* **Source records**

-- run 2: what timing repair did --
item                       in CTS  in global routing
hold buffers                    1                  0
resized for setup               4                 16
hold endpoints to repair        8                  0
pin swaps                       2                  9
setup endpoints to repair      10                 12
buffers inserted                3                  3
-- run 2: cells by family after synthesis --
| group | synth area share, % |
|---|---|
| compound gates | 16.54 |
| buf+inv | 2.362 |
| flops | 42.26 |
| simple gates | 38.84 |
`config.mk`:
```
export PLATFORM = sky130hd
export DESIGN_NAME = indexed_insert_remove_list_core
export DESIGN_NICKNAME = d
export VERILOG_FILES = /design/src/hw/rtl/ilst_pkg.sv /design/src/hw/rtl/ilst_ram.sv /design/src/hw/rtl/indexed_insert_remove_list_core.sv
export SDC_FILE = /design/constraint.sdc
export NUM_CORES = 1
export LEC_CHECK = 0
export BUFFER_PORTS_ARGS = -buffer_cell sky130_fd_sc_hd__buf_4
export CAP_MARGIN = 10
export CORE_ASPECT_RATIO = 1.75
export CORE_MARGIN = 1
export CORE_UTILIZATION = 60
export CTS_BUF_LIST = sky130_fd_sc_hd__clkbuf_16
export CTS_CLUSTER_DIAMETER = 100
export DETAILED_ROUTE_END_ITERATION = 6
export PLACE_DENSITY = 0.77
export SYNTH_ARGS = -nofsm -noshare
export SYNTH_HDL_FRONTEND = slang
export SYNTH_SLANG_ARGS = --single-unit
```
`constraint.sdc`:
```
create_clock -name clk -period 5.7 [get_ports clk]
set_input_delay 1.14 -clock clk [delete_from_list [all_inputs] [get_ports clk]]
set_output_delay 1.14 -clock clk [all_outputs]
set_load 0.05 [all_outputs]
```
`src/hw/rtl/ilst_pkg.sv`:
```
// ----------------------------------------------------------------------------
// ilst_pkg
// shared types, codes and widths for the indexed insert/remove list core
// ----------------------------------------------------------------------------
package ilst_pkg;

  localparam int ILST_CAPACITY = 16;

  localparam int FUNC_W   = 2;
  localparam int POS_W    = 5;
  localparam int VALUE_W  = 32;
  localparam int STATUS_W = 2;
  localparam int COUNT_W  = 5;

  localparam int IN_TUSER_W  = FUNC_W;
  localparam int IN_FIELDS_W = POS_W + VALUE_W;
  localparam int IN_TDATA_W  = ((IN_FIELDS_W + 7) / 8) * 8;
  localparam int OUT_FIELDS_W = VALUE_W + STATUS_W + COUNT_W + 1;
  localparam int OUT_TDATA_W  = ((OUT_FIELDS_W + 7) / 8) * 8;

  typedef enum logic [FUNC_W-1:0] {
    OP_INSERT = 2'd0,
    OP_REMOVE = 2'd1,
    OP_GET    = 2'd2,
    OP_SET    = 2'd3
  } op_t;

  typedef enum logic [STATUS_W-1:0] {
    ST_OK    = 2'd0,
    ST_RANGE = 2'd1,
    ST_FULL  = 2'd2
  } status_t;

  typedef enum logic [2:0] {
    S_IDLE,
    S_FETCH,
    S_CAPTURE,
    S_SH_RD,
    S_SH_WR,
    S_INS_WR,
    S_DONE
  } seq_state_t;

endpackage

```
`src/hw/rtl/ilst_ram.sv`:
```
// ----------------------------------------------------------------------------
// ilst_ram
// generic single-write, single-read ram with registered read data
// ----------------------------------------------------------------------------
module ilst_ram #(
  parameter int WIDTH  = 32,
  parameter int DEPTH  = 16,
  parameter int ADDR_W = 4
) (
  input  logic              clk,
  input  logic              we,
  input  logic [ADDR_W-1:0] waddr,
  input  logic [WIDTH-1:0]  wdata,
  input  logic [ADDR_W-1:0] raddr,
  output logic [WIDTH-1:0]  rdata
);

  logic [WIDTH-1:0] mem [DEPTH];
  logic [WIDTH-1:0] rdata_r;

  always_ff @(posedge clk) begin
    if (we) begin
      mem[waddr] <= wdata;
    end
    rdata_r <= mem[raddr];
  end

  assign rdata = rdata_r;

endmodule

```
`src/hw/rtl/indexed_insert_remove_list_core.sv`:
```
// ----------------------------------------------------------------------------
// indexed_insert_remove_list_core
// ordered list of signed 32-bit values with insert, remove, get and set
// ----------------------------------------------------------------------------
// requests arrive on the in_ stream: in_tuser carries the operation, in_tdata
// the position and the value. every request gives one result on the out_
// stream: old or removed value, status, entry count after the operation and
// an empty flag.
// entries live in a single-port-read ram; one read and one write per cycle.
// inserts and removes move the tail of the list one entry at a time (read,
// then write back one slot over), so their cost grows with the entries that
// lie behind the position. each result is registered in the output register
// and shows on out_tvalid from there. in_tready is high only while no request
// is in work; a new request may be taken while the previous result still
// waits in the output register. if the receiver stalls, the next finished
// result waits until the output register frees up.
// reset (rst_n low, synchronous) empties the list; ram contents are not
// cleared, only entries below the count are ever read.
// ----------------------------------------------------------------------------
module indexed_insert_remove_list_core #(
  parameter int CAPACITY = ilst_pkg::ILST_CAPACITY
) (
  input  logic                             clk,
  input  logic                             rst_n,
  input  logic                             in_tvalid,
  output logic                             in_tready,
  input  logic [ilst_pkg::IN_TUSER_W-1:0]  in_tuser,   // func
  input  logic [ilst_pkg::IN_TDATA_W-1:0]  in_tdata,   // position, item_value, pad
  output logic                             out_tvalid,
  input  logic                             out_tready,
  output logic [ilst_pkg::OUT_TDATA_W-1:0] out_tdata   // result_value, status,
                                                       // entry_count, is_empty
);
  import ilst_pkg::*;

  localparam int CNT_W  = $clog2(CAPACITY + 1);
  localparam int CMP_W  = (CNT_W > POS_W) ? CNT_W : POS_W;
  localparam int ADDR_W = (CAPACITY > 1) ? $clog2(CAPACITY) : 1;

  seq_state_t          state_r, state_nxt;
  op_t                 op_r, op_nxt;
  logic [CMP_W-1:0]    pos_r, pos_nxt;
  logic [VALUE_W-1:0]  val_r, val_nxt;
  logic [CMP_W-1:0]    idx_r, idx_nxt;
  logic [VALUE_W-1:0]  res_r, res_nxt;
  status_t             st_r, st_nxt;
  logic [CNT_W-1:0]    count_r, count_nxt;
  logic                out_valid_r, out_valid_nxt;
  logic [OUT_TDATA_W-1:0] out_data_r, out_data_nxt;

  logic                ram_we;
  logic [ADDR_W-1:0]   ram_waddr;
  logic [VALUE_W-1:0]  ram_wdata;
  logic [ADDR_W-1:0]   ram_raddr;
  logic [VALUE_W-1:0]  ram_rdata;

  logic [CMP_W-1:0]    count_ext;
  logic [CMP_W-1:0]    pos_in;
  logic [CMP_W-1:0]    idx_dec;
  logic [CMP_W-1:0]    idx_inc;
  logic [CMP_W-1:0]    cnt_out;
  logic                out_free;

  assign count_ext = CMP_W'(count_r);
  assign pos_in    = CMP_W'(in_tdata[POS_W-1:0]);
  assign idx_dec   = idx_r - CMP_W'(1);
  assign idx_inc   = idx_r + CMP_W'(1);
  assign cnt_out   = CMP_W'(count_nxt);
  assign out_free  = !out_valid_r || out_tready;

  assign in_tready  = (state_r == S_IDLE);
  assign out_tvalid = out_valid_r;
  assign out_tdata  = out_data_r;

  ilst_ram #(
    .WIDTH  (VALUE_W),
    .DEPTH  (CAPACITY),
    .ADDR_W (ADDR_W)
  ) u_ram (
    .clk   (clk),
    .we    (ram_we),
    .waddr (ram_waddr),
    .wdata (ram_wdata),
    .raddr (ram_raddr),
    .rdata (ram_rdata)
  );

  always_comb begin
    state_nxt     = state_r;
    op_nxt        = op_r;
    pos_nxt       = pos_r;
    val_nxt       = val_r;
    idx_nxt       = idx_r;
    res_nxt       = res_r;
    st_nxt        = st_r;
    count_nxt     = count_r;
    out_valid_nxt = out_valid_r && !out_tready;
    out_data_nxt  = out_data_r;
    ram_we        = 1'b0;
    ram_waddr     = idx_r[ADDR_W-1:0];
    ram_wdata     = ram_rdata;
    ram_raddr     = pos_r[ADDR_W-1:0];

    unique case (state_r)
      S_IDLE: begin
        if (in_tvalid) begin
          op_nxt  = op_t'(in_tuser);
          pos_nxt = pos_in;
          val_nxt = in_tdata[POS_W +: VALUE_W];
          res_nxt = '0;
          st_nxt  = ST_OK;
          if (op_t'(in_tuser) == OP_INSERT) begin
            // range check comes before the full check
            if (pos_in > count_ext) begin
              st_nxt    = ST_RANGE;
              state_nxt = S_DONE;
            end else if (count_ext >= CMP_W'(CAPACITY)) begin
              st_nxt    = ST_FULL;
              state_nxt = S_DONE;
            end else if (pos_in < count_ext) begin
              idx_nxt   = count_ext;
              state_nxt = S_SH_RD;
            end else begin
              state_nxt = S_INS_WR;
            end
          end else begin
            if (pos_in >= count_ext) begin
              st_nxt    = ST_RANGE;
              state_nxt = S_DONE;
            end else begin
              state_nxt = S_FETCH;
            end
          end
        end
      end
      S_FETCH: begin
        ram_raddr = pos_r[ADDR_W-1:0];
        state_nxt = S_CAPTURE;
      end
      S_CAPTURE: begin
        res_nxt   = ram_rdata;
        idx_nxt   = pos_r;
        state_nxt = S_DONE;
        if (op_r == OP_SET) begin
          ram_we    = 1'b1;
          ram_waddr = pos_r[ADDR_W-1:0];
          ram_wdata = val_r;
        end else if (op_r == OP_REMOVE && (pos_r + CMP_W'(1)) < count_ext) begin
          state_nxt = S_SH_RD;
        end
      end
      S_SH_RD: begin
        // insert pulls from below, remove pulls from above
        ram_raddr = (op_r == OP_INSERT) ? idx_dec[ADDR_W-1:0] : idx_inc[ADDR_W-1:0];
        state_nxt = S_SH_WR;
      end
      S_SH_WR: begin
        ram_we    = 1'b1;
        ram_waddr = idx_r[ADDR_W-1:0];
        ram_wdata = ram_rdata;
        if (op_r == OP_INSERT) begin
          idx_nxt   = idx_dec;
          state_nxt = (idx_dec > pos_r) ? S_SH_RD : S_INS_WR;
        end else begin
          idx_nxt   = idx_inc;
          state_nxt = ((idx_r + CMP_W'(2)) < count_ext) ? S_SH_RD : S_DONE;
        end
      end
      S_INS_WR: begin
        ram_we    = 1'b1;
        ram_waddr = pos_r[ADDR_W-1:0];
        ram_wdata = val_r;
        state_nxt = S_DONE;
      end
      S_DONE: begin
        if (out_free) begin
          if (st_r == ST_OK && op_r == OP_INSERT) begin
            count_nxt = count_r + CNT_W'(1);
          end else if (st_r == ST_OK && op_r == OP_REMOVE) begin
            count_nxt = count_r - CNT_W'(1);
          end
          out_valid_nxt = 1'b1;
          out_data_nxt  = OUT_TDATA_W'({(count_nxt == '0), cnt_out[COUNT_W-1:0],
                                        st_r, res_r});
          state_nxt     = S_IDLE;
        end
      end
      default: begin
        state_nxt = S_IDLE;
      end
    endcase
  end

  always_ff @(posedge clk) begin
    if (!rst_n) begin
      state_r     <= S_IDLE;
      count_r     <= '0;
      out_valid_r <= 1'b0;
    end else begin
      state_r     <= state_nxt;
      count_r     <= count_nxt;
      out_valid_r <= out_valid_nxt;
    end
  end

  always_ff @(posedge clk) begin
    op_r       <= op_nxt;
    pos_r      <= pos_nxt;
    val_r      <= val_nxt;
    idx_r      <= idx_nxt;
    res_r      <= res_nxt;
    st_r       <= st_nxt;
    out_data_r <= out_data_nxt;
  end

  a_count_bound: assert property (@(posedge clk) disable iff (!rst_n)
    CMP_W'(count_r) <= CMP_W'(CAPACITY))
    else $error("entry count exceeds capacity");

  a_busy_after_accept: assert property (@(posedge clk) disable iff (!rst_n)
    in_tvalid && in_tready |=> !in_tready)
    else $error("ready stayed high after a transaction");

  a_count_only_at_done: assert property (@(posedge clk) disable iff (!rst_n)
    count_r != $past(count_r) |-> $past(state_r) == S_DONE)
    else $error("count changed outside result hand-off");

  a_shift_in_list: assert property (@(posedge clk) disable iff (!rst_n)
    state_r == S_SH_WR |-> idx_r < CMP_W'(CAPACITY))
    else $error("shift index outside list");

endmodule

```
$ cat src/sv/brs_pkg.sv
// shared types and constants for the bitstream run statistics block
// no dependencies; imported by every module of the block
`timescale 1ns / 1ps
`default_nettype none

package brs_pkg;

	localparam int BYTE_W   = 8;
	localparam int BYTES_W  = 61;
	localparam int COUNT_W  = 64;
	localparam int SMALL_W  = 4;
	localparam int INNER_W  = 3;
	localparam int RESULT_W = BYTES_W + 7 * COUNT_W + 3;

	localparam logic [SMALL_W-1:0] BITS_PER_BYTE = SMALL_W'(BYTE_W);

	// summary of one byte, bits read msb first
	typedef struct packed {
		logic               msb;
		logic               lsb;
		logic [SMALL_W-1:0] ones;
		logic [SMALL_W-1:0] zeros;
		logic [INNER_W-1:0] inner_trans;
		logic [INNER_W-1:0] inner_pairs;
		logic [SMALL_W-1:0] lead_run;
		logic [SMALL_W-1:0] tail_run;
		logic [SMALL_W-1:0] max_run;
	} byte_scan_t;

	// running statistics as reported
	typedef struct packed {
		logic [BYTES_W-1:0] bytes;
		logic [COUNT_W-1:0] ones;
		logic [COUNT_W-1:0] zeros;
		logic [COUNT_W-1:0] trans;
		logic [COUNT_W-1:0] runs;
		logic [COUNT_W-1:0] best;
		logic [COUNT_W-1:0] now;
		logic [COUNT_W-1:0] pairs;
		logic               first;
		logic               last;
	} stats_t;

endpackage

`default_nettype wire

$ cat src/sv/bitstream_run_statistics.sv
// bitstream run statistics: one byte in, one counter snapshot out per transfer
// each byte passes the input register, then the result register; it waits in the
// input register while the result register is full and m_tready is low
// throughput: one byte per cycle with m_tready high; counter update in a single pass
// stalls: s_tready drops only while both registers are full and m_tready is low
// reset: arst_n clears all counters, run lengths, first/last bit and both valid flags
// a byte arriving when the byte count is full is dropped and reported with overflow set
// depends on brs_pkg, brs_byte_scan, brs_accum
`timescale 1ns / 1ps
`default_nettype none

module bitstream_run_statistics (
	input  wire logic                          clk,
	input  wire logic                          arst_n,
	// input stream
	input  wire logic                          s_tvalid,
	output logic                               s_tready,
	input  wire logic [brs_pkg::BYTE_W-1:0]    s_tdata,  // data_byte
	// result stream
	output logic                               m_tvalid,
	input  wire logic                          m_tready,
	// from bit 0 up: byte_count, one_count, zero_count, transition_count,
	// run_count, best_run, current_run, adjacent_ones_pairs, first_bit,
	// last_bit, overflow
	output logic [brs_pkg::RESULT_W-1:0]       m_tdata
);
	import brs_pkg::*;

	// input register stage
	logic              valid_s1;
	logic [BYTE_W-1:0] byte_s1;

	// result register
	logic              m_valid_q;
	stats_t            result_q;
	logic              overflow_q;

	// stage hand-off: s1 moves on whenever the result register is free or drains
	logic       advance;
	logic       commit;
	byte_scan_t scan;
	stats_t     stats_nxt;
	logic       drop;

	assign advance  = !m_valid_q || m_tready;
	assign commit   = valid_s1 && advance;
	assign s_tready = !valid_s1 || advance;

	always_ff @(posedge clk or negedge arst_n) begin
		if (!arst_n) begin
			valid_s1 <= 1'b0;
		end else if (s_tvalid && s_tready) begin
			valid_s1 <= 1'b1;
		end else if (advance) begin
			valid_s1 <= 1'b0;
		end
	end

	// payload register, no reset needed
	always_ff @(posedge clk) begin
		if (s_tvalid && s_tready) begin
			byte_s1 <= s_tdata;
		end
	end

	// bit summary of the byte in s1
	brs_byte_scan u_scan (
		.data (byte_s1),
		.scan (scan)
	);

	// running counters, updated on commit unless the byte count is full
	brs_accum u_accum (
		.clk       (clk),
		.arst_n    (arst_n),
		.commit    (commit),
		.scan      (scan),
		.stats_nxt (stats_nxt),
		.drop      (drop)
	);

	always_ff @(posedge clk or negedge arst_n) begin
		if (!arst_n) begin
			m_valid_q <= 1'b0;
		end else if (advance) begin
			m_valid_q <= valid_s1;
		end
	end

	// snapshot of the updated counters for the result transfer
	always_ff @(posedge clk) begin
		if (commit) begin
			result_q   <= stats_nxt;
			overflow_q <= drop;
		end
	end

	assign m_tvalid = m_valid_q;
	assign m_tdata  = {overflow_q,
	                   result_q.last,
	                   result_q.first,
	                   result_q.pairs,
	                   result_q.now,
	                   result_q.best,
	                   result_q.runs,
	                   result_q.trans,
	                   result_q.zeros,
	                   result_q.ones,
	                   result_q.bytes};

endmodule

`default_nettype wire

$ cat src/sv/brs_byte_scan.sv
// per-byte bit summary: popcount, inner transitions and pairs, run lengths
// depends on brs_pkg
`timescale 1ns / 1ps
`default_nettype none

module brs_byte_scan (
	input  wire logic [brs_pkg::BYTE_W-1:0] data,
	output brs_pkg::byte_scan_t             scan
);
	import brs_pkg::*;

	always_comb begin
		logic [SMALL_W-1:0] ones;
		logic [INNER_W-1:0] trans;
		logic [INNER_W-1:0] pairs;
		logic [SMALL_W-1:0] lead;
		logic [SMALL_W-1:0] tail;
		logic [SMALL_W-1:0] cur;
		logic [SMALL_W-1:0] mx;
		logic               lead_on;
		logic               tail_on;

		ones    = '0;
		trans   = '0;
		pairs   = '0;
		lead    = SMALL_W'(1);
		tail    = SMALL_W'(1);
		cur     = SMALL_W'(1);
		mx      = SMALL_W'(1);
		lead_on = 1'b1;
		tail_on = 1'b1;

		for (int i = 0; i < BYTE_W; i++) begin
			ones = ones + SMALL_W'(data[i]);
		end

		for (int i = 0; i < BYTE_W - 1; i++) begin
			trans = trans + INNER_W'(data[i+1] ^ data[i]);
			pairs = pairs + INNER_W'(data[i+1] & data[i]);
		end

		// leading run from the msb, trailing run from the lsb
		for (int i = BYTE_W - 2; i >= 0; i--) begin
			if (lead_on && (data[i] == data[BYTE_W-1])) begin
				lead = lead + SMALL_W'(1);
			end else begin
				lead_on = 1'b0;
			end
		end
		for (int i = 1; i < BYTE_W; i++) begin
			if (tail_on && (data[i] == data[0])) begin
				tail = tail + SMALL_W'(1);
			end else begin
				tail_on = 1'b0;
			end
		end

		// longest run inside the byte
		for (int i = BYTE_W - 2; i >= 0; i--) begin
			if (data[i] == data[i+1]) begin
				cur = cur + SMALL_W'(1);
			end else begin
				cur = SMALL_W'(1);
			end
			if (cur > mx) begin
				mx = cur;
			end
		end

		scan.msb         = data[BYTE_W-1];
		scan.lsb         = data[0];
		scan.ones        = ones;
		scan.zeros       = BITS_PER_BYTE - ones;
		scan.inner_trans = trans;
		scan.inner_pairs = pairs;
		scan.lead_run    = lead;
		scan.tail_run    = tail;
		scan.max_run     = mx;
	end

endmodule

`default_nettype wire

$ cat src/sv/brs_accum.sv
// running counters of the stream, updated by one byte summary per commit
// depends on brs_pkg; fed by brs_byte_scan
`timescale 1ns / 1ps
`default_nettype none

module brs_accum (
	input  wire logic                clk,
	input  wire logic                arst_n,
	input  wire logic                commit,
	input  wire brs_pkg::byte_scan_t scan,
	output brs_pkg::stats_t          stats_nxt,
	output logic                     drop
);
	import brs_pkg::*;

	stats_t             stats_q;
	logic               have_q;
	logic               edge_trans;
	logic               edge_pair;
	logic               cont;
	logic [COUNT_W-1:0] lead_total;
	logic [COUNT_W-1:0] best_a;
	logic [COUNT_W-1:0] run_inc;

	assign drop = (stats_q.bytes == {BYTES_W{1'b1}});

	assign edge_trans = have_q & (stats_q.last ^ scan.msb);
	assign edge_pair  = have_q & stats_q.last & scan.msb;
	assign cont       = have_q & ~(stats_q.last ^ scan.msb);

	// run reaching into this byte from the msb side
	assign lead_total = cont ? stats_q.now + COUNT_W'(scan.lead_run)
	                         : COUNT_W'(scan.lead_run);
	assign best_a     = (lead_total > stats_q.best) ? lead_total : stats_q.best;

	// new runs: each inner transition, plus boundary change or stream start
	assign run_inc = COUNT_W'(scan.inner_trans) + COUNT_W'(have_q ? edge_trans : 1'b1);

	always_comb begin
		stats_nxt = stats_q;
		if (!drop) begin
			stats_nxt.bytes = stats_q.bytes + BYTES_W'(1);
			stats_nxt.ones  = stats_q.ones + COUNT_W'(scan.ones);
			stats_nxt.zeros = stats_q.zeros + COUNT_W'(scan.zeros);
			stats_nxt.trans = stats_q.trans + COUNT_W'(scan.inner_trans)
			                  + COUNT_W'(edge_trans);
			stats_nxt.runs  = stats_q.runs + run_inc;
			stats_nxt.pairs = stats_q.pairs + COUNT_W'(scan.inner_pairs)
			                  + COUNT_W'(edge_pair);
			stats_nxt.now   = (scan.lead_run == BITS_PER_BYTE) ? lead_total
			                                                    : COUNT_W'(scan.tail_run);
			stats_nxt.best  = (COUNT_W'(scan.max_run) > best_a) ? COUNT_W'(scan.max_run)
			                                                    : best_a;
			stats_nxt.first = have_q ? stats_q.first : scan.msb;
			stats_nxt.last  = scan.lsb;
		end
	end

	always_ff @(posedge clk or negedge arst_n) begin
		if (!arst_n) begin
			stats_q <= '0;
			have_q  <= 1'b0;
		end else if (commit && !drop) begin
			stats_q <= stats_nxt;
			have_q  <= 1'b1;
		end
	end

endmodule

`default_nettype wire
===== config.mk =====
export PLATFORM = sky130hd
export DESIGN_NAME = stepper_homing_fault_supervisor
export DESIGN_NICKNAME = d
export VERILOG_FILES = /design/src/design/shfs_pkg.sv /design/src/design/shfs_homing.sv /design/src/design/shfs_monitor.sv /design/src/design/stepper_homing_fault_supervisor.sv
export SDC_FILE = /design/constraint.sdc
export NUM_CORES = 1
export LEC_CHECK = 0
export BUFFER_PORTS_ARGS = -buffer_cell sky130_fd_sc_hd__buf_2
export CAP_MARGIN = 40
export CORE_AREA = 5 5 147 114
export CTS_CLUSTER_DIAMETER = 200
export DETAILED_ROUTE_END_ITERATION = 8
export DIE_AREA = 0 0 152 119
export PLACE_DENSITY = 0.89
export SYNTH_ARGS = -nofsm -noshare
export SYNTH_HDL_FRONTEND = slang
export SYNTH_SLANG_ARGS = --single-unit

===== constraint.sdc =====
create_clock -name clk_i -period 6.5 [get_ports clk_i]
set_input_delay 1.3 -clock clk_i [delete_from_list [all_inputs] [get_ports clk_i]]
set_output_delay 1.3 -clock clk_i [all_outputs]
set_load 0.1 [all_outputs]
`config.mk`:
```
export PLATFORM = sky130hd
export DESIGN_NAME = header_sync_crc16_deframer
export DESIGN_NICKNAME = d
export VERILOG_FILES = /design/src/hw/rtl/hsc16_pkg.sv /design/src/hw/rtl/hsc16_csr.sv /design/src/hw/rtl/header_sync_crc16_deframer.sv
export SDC_FILE = /design/constraint.sdc
export NUM_CORES = 1
export LEC_CHECK = 0
export BUFFER_PORTS_ARGS = -buffer_cell sky130_fd_sc_hd__buf_2
export CAP_MARGIN = 20
export CORE_UTILIZATION = 52
export DETAILED_ROUTE_END_ITERATION = 7
export GPL_TIMING_DRIVEN = 0
export PLACE_DENSITY = 0.7
export SETUP_SLACK_MARGIN = 0.5
export SLEW_MARGIN = 20
export SYNTH_ARGS = -nofsm -noshare
export SYNTH_HDL_FRONTEND = slang
export SYNTH_SLANG_ARGS = --single-unit
```
`constraint.sdc`:
```
create_clock -name clock -period 7.65 [get_ports clock]
set_input_delay 0.765 -clock clock [delete_from_list [all_inputs] [get_ports clock]]
set_output_delay 0.765 -clock clock [all_outputs]
set_load 0.01 [all_outputs]
```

* **Problem to work on**
Working from the material above, retype exactly the lines from the one with "logic [INNER_W-1:0] trans;" through the one with "trans = trans +", both included, and only those lines.

* **Expected answer**
		logic [INNER_W-1:0] trans;
		logic [INNER_W-1:0] pairs;
		logic [SMALL_W-1:0] lead;
		logic [SMALL_W-1:0] tail;
		logic [SMALL_W-1:0] cur;
		logic [SMALL_W-1:0] mx;
		logic               lead_on;
		logic               tail_on;

		ones    = '0;
		trans   = '0;
		pairs   = '0;
		lead    = SMALL_W'(1);
		tail    = SMALL_W'(1);
		cur     = SMALL_W'(1);
		mx      = SMALL_W'(1);
		lead_on = 1'b1;
		tail_on = 1'b1;

		for (int i = 0; i < BYTE_W; i++) begin
			ones = ones + SMALL_W'(data[i]);
		end

		for (int i = 0; i < BYTE_W - 1; i++) begin
			trans = trans + INNER_W'(data[i+1] ^ data[i]);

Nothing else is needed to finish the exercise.